À l'époque, Christine Lagarde conclut, un peu rapidement selon les enquêteurs, que les arguments juridiques pour un recours sont trop minces. "Devant une décision aussi scandaleuse, même si nous n'avions qu'une chance sur mille de gagner", il fallait y aller, a au contraire affirmé mercredi Bruno Bézard, qui dirigeait alors l'Agence des participations de l'État. L'ancien haut fonctionnaire de Bercy, dont les avis hostiles à l'arbitrage n'ont pas été entendus, a fait une cible de choix pour la défense.
Me Patrick Maisonneuve a chargé un technocrate "très droit dans ses bottes", un "Monsieur-qui-sait-tout" qui envoie note sur note, sans jamais franchir les "quelques mètres" qui le séparent du bureau de la ministre afin de l'avertir de vive voix.

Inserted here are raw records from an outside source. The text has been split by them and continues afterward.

<file path="src/sv/kspa_pkg.sv">
// kspa_pkg: shared types, widths and Q27 coefficient tables for the Kelvin
// ber/bei polynomial pipeline. No dependencies.
package kspa_pkg;

    localparam int ACC_FRAC  = 27;
    localparam int X_W       = 21;
    localparam int VAL_W     = 24;
    localparam int OPD_W     = 28;          // t, s, u: at most 1.0 in Q27
    localparam int MAG_W     = 36;          // |p| stays below 2^35 in range
    localparam int COEF_W    = 37;          // signed accumulator width
    localparam int N_COEF    = 8;
    localparam int N_HORNER  = 7;
    localparam int N_MAC     = 9;           // Horner steps plus two scaling steps
    localparam int RND_HALF  = 1 << (ACC_FRAC - 1);
    localparam longint unsigned DEC_SCALE = 64'd100000000;

    typedef enum logic [1:0] {
        OP_BER  = 2'd0,
        OP_BEI  = 2'd1,
        OP_BERD = 2'd2,
        OP_BEID = 2'd3
    } op_t;

    typedef struct packed {
        op_t                        op;
        logic                       neg;
        logic                       rerr;
        logic [OPD_W-1:0]           t;
        logic [OPD_W-1:0]           s;
        logic [OPD_W-1:0]           u;
        logic signed [COEF_W-1:0]   p;
    } kspa_item_t;

    typedef logic [3:0][N_COEF-1:0][COEF_W-1:0] coef_tab_t;

    // published 8-decimal coefficients, scaled by 1e8; index 7 is zero for
    // the seven-term polynomials
    localparam longint C_DEC [4][N_COEF] = '{
        '{64'sd100000000, -64'sd6400000000, 64'sd11377777774, -64'sd3236345652,
          64'sd264191397, -64'sd8349609, 64'sd122552, -64'sd901},
        '{64'sd1600000000, -64'sd11377777774, 64'sd7281777742, -64'sd1056765779,
          64'sd52185615, -64'sd1103667, 64'sd11346, 64'sd0},
        '{-64'sd400000000, 64'sd1422222222, -64'sd606814810, 64'sd66047849,
          -64'sd2609253, 64'sd45957, -64'sd394, 64'sd0},
        '{64'sd50000000, -64'sd1066666666, 64'sd1137777772, -64'sd231167514,
          64'sd14677204, -64'sd379386, 64'sd4609, 64'sd0}
    };

    // decimal to Q27, round to nearest, ties away from zero
    function automatic coef_tab_t build_tab();
        coef_tab_t         tab;
        longint unsigned   m;
        for (int i = 0; i < 4; i++) begin
            for (int j = 0; j < N_COEF; j++) begin
                m = (C_DEC[i][j] < 0) ? 64'(-C_DEC[i][j]) : 64'(C_DEC[i][j]);
                m = ((m << ACC_FRAC) + DEC_SCALE / 2) / DEC_SCALE;
                tab[i][j] = (C_DEC[i][j] < 0) ? COEF_W'(-m) : COEF_W'(m);
            end
        end
        return tab;
    endfunction

    localparam coef_tab_t COEF_Q = build_tab();

endpackage

</file>
<file path="src/sv/kspa_arg.sv">
// kspa_arg: front end, three register stages: |x| and range check to t = |x|/8,
// then s = t*t, then u = s*s plus the leading Horner coefficient. Uses kspa_pkg.
module kspa_arg #(
    parameter int FRAC_BITS = 16
) (
    input  logic                               clk,
    input  logic                               rst_n,
    input  logic                               up_valid,
    output logic                               up_ready,
    input  kspa_pkg::op_t                      op,
    input  logic signed [kspa_pkg::X_W-1:0]    x,
    output logic                               dn_valid,
    input  logic                               dn_ready,
    output kspa_pkg::kspa_item_t               dn_item
);

    localparam longint unsigned X_MAX = 64'd8 << FRAC_BITS;
    localparam int T_W = kspa_pkg::X_W + 12;

    logic                       va_reg, vb_reg, vc_reg;
    logic                       ra, rb, rc;
    kspa_pkg::kspa_item_t       a_next, a_reg, b_next, b_reg, c_next, c_reg;
    logic [kspa_pkg::X_W-1:0]   xu;
    logic [kspa_pkg::X_W-1:0]   mag;
    logic [T_W-1:0]             t_wide;
    logic [2*kspa_pkg::OPD_W-1:0] sq_t, sq_s;
    logic [2*kspa_pkg::OPD_W:0]   rnd_t, rnd_s;

    assign rc       = !vc_reg || dn_ready;
    assign rb       = !vb_reg || rc;
    assign ra       = !va_reg || rb;
    assign up_ready = ra;
    assign dn_valid = vc_reg;
    assign dn_item  = c_reg;

    assign xu  = x;
    assign mag = xu[kspa_pkg::X_W-1] ? kspa_pkg::X_W'(~xu + 1'b1) : xu;

    // t = |x|/8 in Q27
    generate
        if (FRAC_BITS <= kspa_pkg::ACC_FRAC - 3) begin : g_tl
            localparam int TSH = kspa_pkg::ACC_FRAC - 3 - FRAC_BITS;
            assign t_wide = {12'd0, mag} << TSH;
        end else begin : g_tr
            localparam int RSH = FRAC_BITS - (kspa_pkg::ACC_FRAC - 3);
            assign t_wide = ({12'd0, mag} + (T_W'(1) << (RSH - 1))) >> RSH;
        end
    endgenerate

    always_comb
    begin
        a_next      = '0;
        a_next.op   = op;
        a_next.neg  = xu[kspa_pkg::X_W-1];
        a_next.rerr = {43'd0, mag} > X_MAX;
        a_next.t    = t_wide[kspa_pkg::OPD_W-1:0];
    end

    assign sq_t  = a_reg.t * a_reg.t;
    assign rnd_t = {1'b0, sq_t} + (2*kspa_pkg::OPD_W+1)'(kspa_pkg::RND_HALF);
    always_comb
    begin
        b_next   = a_reg;
        b_next.s = rnd_t[kspa_pkg::ACC_FRAC +: kspa_pkg::OPD_W];
    end

    assign sq_s  = b_reg.s * b_reg.s;
    assign rnd_s = {1'b0, sq_s} + (2*kspa_pkg::OPD_W+1)'(kspa_pkg::RND_HALF);
    always_comb
    begin
        c_next   = b_reg;
        c_next.u = rnd_s[kspa_pkg::ACC_FRAC +: kspa_pkg::OPD_W];
        c_next.p = signed'(kspa_pkg::COEF_Q[b_reg.op][kspa_pkg::N_COEF-1]);
    end

    always_ff @(posedge clk or negedge rst_n)
    begin
        if (!rst_n)
        begin
            va_reg <= 1'b0;
            vb_reg <= 1'b0;
            vc_reg <= 1'b0;
        end
        else
        begin
            if (ra) va_reg <= up_valid;
            if (rb) vb_reg <= va_reg;
            if (rc) vc_reg <= vb_reg;
        end
    end

    always_ff @(posedge clk)
    begin
        if (ra) a_reg <= a_next;
        if (rb) b_reg <= b_next;
        if (rc) c_reg <= c_next;
    end

endmodule

</file>
<file path="config.mk">
export PLATFORM = sky130hd
export DESIGN_NAME = kspa_arg
export DESIGN_NICKNAME = d
export VERILOG_FILES = /design/src/sv/kspa_pkg.sv /design/src/sv/kspa_arg.sv
export SDC_FILE = /design/constraint.sdc
export NUM_CORES = 2
export LEC_CHECK = 0
export ABC_AREA = 1
export BUFFER_PORTS_ARGS = -buffer_cell sky130_fd_sc_hd__buf_4
export CELL_PAD_IN_SITES_DETAIL_PLACEMENT = 1
export CELL_PAD_IN_SITES_GLOBAL_PLACEMENT = 1
export CORE_ASPECT_RATIO = 1.4
export CORE_MARGIN = 2
export CORE_UTILIZATION = 42
export CTS_CLUSTER_SIZE = 20
export DETAILED_ROUTE_END_ITERATION = 10
export GPL_ROUTABILITY_DRIVEN = 0
export PLACE_DENSITY = 0.82
export SETUP_SLACK_MARGIN = 0.4
export SLEW_MARGIN = 20
export SYNTH_ARGS = -nofsm -noshare
export SYNTH_HDL_FRONTEND = slang
export SYNTH_SLANG_ARGS = --single-unit
</file>
<file path="constraint.sdc">
create_clock -name clk -period 6.4 [get_ports clk]
set_input_delay 0.64 -clock clk [delete_from_list [all_inputs] [get_ports clk]]
set_output_delay 0.64 -clock clk [all_outputs]
set_load 0.03 [all_outputs]
</file>
==> results of run 1 <==
## per-stage QoR
stage / util (%) / instances / cell area [um2] / hold WS (ps)
after floorplan: - / 4981 / 43610 / 344.4
after global placement: 50.39 / 6926 / 50190 / 403.1
after detailed placement: 50.39 / 6926 / 50190 / 405.9
after CTS: 54.68 / 7080 / 54450 / 252.4
## cell usage after synthesis, types with 5 or more instances
master,count,area [um2]
nor3_1,15,75.07
nor2_2,7,43.79
a21oi_1,104,520.5
fa_1,880,17620
nor4_1,6,37.54
a31oi_1,7,43.79
a21o_1,12,90.09
buf_4,45,337.8
ha_1,403,5042
inv_1,1584,5946
nand4_1,23,143.9
xor2_1,53,464.2
nand3_1,96,480.5
clkbuf_1,85,319.1
nor2_1,198,743.2
o21bai_1,12,90.09
nand3_2,5,50.05
nand2_2,14,87.58
or2_2,9,56.30
o31ai_1,5,37.54
xnor2_1,32,280.3
buf_1,41,153.9
o21ai_0,62,310.3
edfxtp_1,157,4715
o21a_1,11,82.58
nand2_1,1067,4005
## kinds of logic after synthesis
logic type	Yosys count	share of synthesized area, %
buffers and inverters	1757	16.06
and+or+nand+nor	1456	13.89
adders and majority gates	1283	53.80
AOI/OAI and AO/OA	225	3.015
DFF	160	11.37
xor gates and xnor gates	87	1.845
other	1	0.008904
## metal layers
metal,global-route usage [%],overflow
met1,65.34,14
met2,85.88,631
met3,58.41,12
met4,75.30,303
met5,27.42,1
## what timing repair did
item	CTS
pin swaps	254
setup endpoints to repair	56
endpoints found under the hold margin	3
cloned	3
resized for setup	668
hold buffers	1
buffers inserted	118
==> summary.md, run 1 <==
| Metric | Value |
|---|---|
| Largest net degree at the start of global routing | 53 |
| Worst End Pin Type | sequential cell input |
| Register area share after synthesis | 11.37% |
| Ys async rst share | 1.875% |
| Site Rows | 137 |
| DIE HEIGHT | 378.7 um |
| Setup slack after placement | -951.9 ps |
| Root Buffer | clkbuf_16 |
| Total GRT Usage | 69.94% |
| #FFs+latches synth | 160 |
| H-tree depth | 4 |
| Post-Syn Instances | 4969 |
| IO Pins | 154 |
| Mapped cell area | 42120 um2 |
| Synth Flop Type | edfxtp_1 |
| Tool Error | [ERROR GRT-0232] Routing congestion too high. Check the congestion heatmap in the GUI. |
| IO Port Bufs | 140 |
| Total CTS buffers | 17 |
| Last flow stage reached | 5_1_grt |
| Die width | 271.6 um |
| Initial Util | 42.29% |
| Total of warnings raised by yosys | 0 |
| # clock sinks | 160 |
| Clk buf depth | 2 |
| Post-GRT worst EP | b_reg[88]$_DFFE_PP_/D |
| HPWL after DPL | 132.8 mm |
| Syn Area/Cell | 8.476 um2 |
| Distinct cells, synth | 44 |
| Status | did not finish |
| GRT overflow | 961 |
| Post-synth EDFFs | 157 |
==> run 2: changes to the inputs <==
CELL_PAD_IN_SITES_DETAIL_PLACEMENT = default   (was 1)
CELL_PAD_IN_SITES_GLOBAL_PLACEMENT = default   (was 1)
CORE_ASPECT_RATIO = default   (was 1.4)
CORE_UTILIZATION = 27   (was 42)
CTS_CLUSTER_SIZE = default   (was 20)
PLACE_DENSITY = default   (was 0.82)
PLACE_DENSITY_LB_ADDON = 0.15   (was default)
SETUP_SLACK_MARGIN = default   (was 0.4)
clock period = 8.3 ns   (was 6.4 ns; I/O delays follow)
==> summary.md, run 2 <==
| Metric | Value |
|---|---|
| Status | complete, no violations |
| Share of layout cells above drive strength 1 | 6.222% |
| Rel. slew slack | 31.54% |
| Hold_buf cts | 0 (-1) |
| CTS tree | done |
| Final WS setup | 686.2 ps |
| Commonest cells after routing, fill and taps aside | 1583 x inv_1, 1066 x nand2_1, 880 x fa_1 |
| Class of the most critical setup path | flop to flop |
| CP required | 8570 ps |
| Area contributors post-synth | fa_1 42%, inv_1 14%, ha_1 12% |
| RSZ-0062 raised after global routing | no |
| IO Pins | 154 (unchanged) |
| Final Max Tran Viols | 0 |
| Slew @ Worst Pin | 1027 ps |
| Vias in the first global route | 32870 |
| Finish-stage setup viols | 0 |
| Register area share after synthesis | 11.37% (unchanged) |
| First-pass GRT wire length | 191.9 mm |
| #FFs+latches synth | 160 (unchanged) |
| HPWL after DPL | 104.6 mm (-21%) |
| Detail Route Antenna Nets | 0 |
| Total GRT Usage | 15.86% |
| Site Rows | 144 (+5.1%) |
| Commonest non-fill, non-tap cell in the layout | inv_1 |
| R2R setup slack | 690 ps |
| Vias per cell | 4.187 |
| Cell taking the most area after synthesis | fa_1 |
| Startpoint Class | flop |
| Max-Cap Viols | 0 |
| CORE AREA | 154400 um2 |
| Die width | 399.0 um (+47%) |
| Vias | 29830 |
| Largest register FFs | 81 |
| Total of warnings raised by yosys | 0 (unchanged) |
| Clock Skew | 29.89 ps |
| Post-route cell area | 46340 um2 |
| Skew-Pair Late Insertion Delay | 540 ps |
| Initial Util | 27.28% (-15 points) |
| Sum of negative setup slack | 0 ps |
| GRT overflow | 0 |
| DIE HEIGHT | 399.0 um (+5.4%) |
| Period utilisation layout | 91.73% |
| Worst setup EP type | flop |
| Die Area | 159200 um2 |
| Syn Area/Cell | 8.476 um2 (unchanged) |
| Distinct cells, synth | 44 (unchanged) |
| Most frequent cells after synthesis | 1584 x inv_1, 1067 x nand2_1, 880 x fa_1 |
| Reg clk slew, reported paths | 80 ps |
| Ys async rst share | 1.875% (unchanged) |
| Final hold viol count | 0 |
| Synth Flop Type | edfxtp_1 |
| WL/cell | 16.99 um |
| Total CTS buffers | 17 (unchanged) |
| Mapped cell area | 42120 um2 (unchanged) |
| Worst-path fanout max | 12 |
| Root Buffer | clkbuf_16 |
| Post-Syn Instances | 4969 (unchanged) |
| Type of the worst min-delay path | input port to async pin |
| P&R area growth vs syn | 10.02% |
| Buffers inserted by post-CTS timing repair | 0 (-100%) |
| Post-synth top area share | 41.83% (unchanged) |
| Cts repair resizes | 0 (-100%) |
| Max frequency | 131.3 MHz |
| Setup slack after placement | 690.1 ps (+1642 ps) |
| IO Port Bufs | 140 (unchanged) |
| # clock sinks | 160 (unchanged) |
| Final Routed Wirelength | 121.1 mm |
| Initial antenna violation count | 3 |
| Clk buf depth | 2 (unchanged) |
| Fin Hold WS | 78.02 ps |
| DR iter-0 viols | 1477 |
| DRT Pass-1 Iters | 6 |
| Crit path DAT | 7880 ps |
| Post-DP Area | 45770 um2 (-8.8%) |
| # DRC | 0 |
| Post-synth EDFFs | 157 (unchanged) |
| Count leader, synth | inv_1 |
| Min Tclk post-route | 7614 ps |
| Fin nets | 6376 |
| Largest net degree at the start of global routing | 53 |
| H-tree depth | 4 (unchanged) |
==> run 2: cell counts after synthesis <==
Identical to the previous run, type by type.
==> run 2: worst paths after layout <==
kind | to | start | depth (start not counted)
hold / removal | dn_valid | rst_n | 1
setup / recovery | dn_item[57] | b_reg[73] | 25
max in group asynchronous | vb_reg | rst_n | 1
hold reg to reg | dn_item[102] | b_reg[102] | 0
min in group clk | dn_item[102] | b_reg[102] | 0
setup reg to reg | dn_item[57] | b_reg[73] | 25
==> run 2: cells by family after synthesis <==
group | count (synthesis) | synth area share, %
other | 1 | 0.008904
flip-flops | 160 | 11.37
AND/OR/NAND/NOR | 1456 | 13.89
buffers and inverters | 1757 | 16.06
XOR/XNOR | 87 | 1.845
adder cells (fa/ha/maj) | 1283 | 53.80
AO/OA/AOI/OAI | 225 | 3.015
==> run 2: layout make-up <==
type	instances	area [um2]
clock buffers	19	442.9
diodes	1	2.502
clock inverters	13	117.6
well taps	2044	2557
inverters	1585	5949
multi-input cells	3064	30610
repair buffers	238	1862
flip-flops and latches	160	4790
fillers	16670	108100
==> run 2: worst max-delay path: stages, from the launching register on <==
cell	delay, ps
edfxtp_1	870
buf_4	280
nand2_1	60
inv_1	110
fa_1	460
fa_1	500
inv_1	60
fa_1	560
inv_1	70
fa_1	520
inv_1	50
fa_1	460
fa_1	410
fa_1	520
inv_1	50
fa_1	460
ha_1	340
a21oi_1	140
inv_1	70
a31oi_1	130
o21ai_0	120
a21oi_1	140
nand2_1	110
a21boi_0	490
o21ai_0	220
xor2_1	170
==> run 2: layer usage <==
metal / wire length (um) / GRT usage [%]
met3: 3878 / 1.878
met5: 0 / 0
met1: 58570 / 22.09
met4: 1463 / 2.574
met2: 57140 / 26.74
==> run 2: through the flow <==
stage | cells | util [%]
6_report | 7124 | 30.01
5_1_grt | 7123 | 30.01
4_1_cts | 7123 | 30.01
3_5_place_dp | 7091 | 29.64
3_3_place_gp | 7091 | 29.64
2_1_floorplan | 4981 | -
Power of run 2 is left out: the tool's default activity adds up to more than one toggle a clock period on the data nets, which glitch-free logic cannot reach.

Le PDG d'Orange accablé par des témoins
Les audiences ont aussi été marquées par une absence: Stéphane Richard, actuel PDG d'Orange et ancien directeur de cabinet de Christine Lagarde à Bercy, a préféré ne pas venir témoigner. Mis en examen dans l'enquête principale, non-ministérielle, avec entre autres Bernard Tapie, il en avait le droit, pour préserver sa propre défense.
Devant la CJR, Stéphane Richard a été accablé par nombre de témoins, qui en ont fait le premier partisan d'un arbitrage du vieux contentieux entre l'homme d'affaires et le Crédit Lyonnais, mené jusque là devant les tribunaux.
Aux élus, majoritaires au sein de la CJR, qui écoutaient un réquisitoire aux accents de plaidoirie, le procureur général Jean-Claude Marin a affirmé que "prendre une mauvaise décision n'est pas (...) en soi seul un délit". "C'est à la frêle limite entre le politique et le judiciaire que vous aurez à vous déterminer". La CJR a tranché.